# Records for this exercise
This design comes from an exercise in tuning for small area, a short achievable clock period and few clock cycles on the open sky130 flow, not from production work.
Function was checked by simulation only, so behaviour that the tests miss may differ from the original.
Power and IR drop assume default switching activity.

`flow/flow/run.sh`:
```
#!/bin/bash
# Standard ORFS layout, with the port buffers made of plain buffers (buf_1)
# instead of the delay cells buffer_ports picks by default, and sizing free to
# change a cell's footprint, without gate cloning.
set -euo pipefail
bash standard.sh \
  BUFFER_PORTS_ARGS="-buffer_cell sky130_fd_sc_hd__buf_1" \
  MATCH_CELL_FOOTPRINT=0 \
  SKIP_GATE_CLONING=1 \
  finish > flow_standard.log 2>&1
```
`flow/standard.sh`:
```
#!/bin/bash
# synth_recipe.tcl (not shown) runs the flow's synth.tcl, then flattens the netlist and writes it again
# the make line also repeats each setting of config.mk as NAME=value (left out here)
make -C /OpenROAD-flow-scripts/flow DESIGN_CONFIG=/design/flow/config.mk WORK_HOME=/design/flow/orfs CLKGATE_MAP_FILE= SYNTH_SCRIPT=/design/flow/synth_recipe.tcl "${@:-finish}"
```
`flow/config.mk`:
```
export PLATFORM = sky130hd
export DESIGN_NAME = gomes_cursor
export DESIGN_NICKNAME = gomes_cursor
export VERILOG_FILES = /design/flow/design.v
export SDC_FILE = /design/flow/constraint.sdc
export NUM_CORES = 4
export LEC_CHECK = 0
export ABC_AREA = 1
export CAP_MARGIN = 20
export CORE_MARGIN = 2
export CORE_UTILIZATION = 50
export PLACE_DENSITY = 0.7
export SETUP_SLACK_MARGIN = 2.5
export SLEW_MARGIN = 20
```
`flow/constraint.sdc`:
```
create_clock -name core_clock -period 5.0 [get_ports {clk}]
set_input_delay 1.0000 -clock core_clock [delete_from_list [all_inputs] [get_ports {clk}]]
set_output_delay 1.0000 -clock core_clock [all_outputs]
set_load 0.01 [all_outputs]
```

# What you have to do
Go through the records above and copy every line with the word "default".

# Exercise result
Power and IR drop assume default switching activity.
# instead of the delay cells buffer_ports picks by default, and sizing free to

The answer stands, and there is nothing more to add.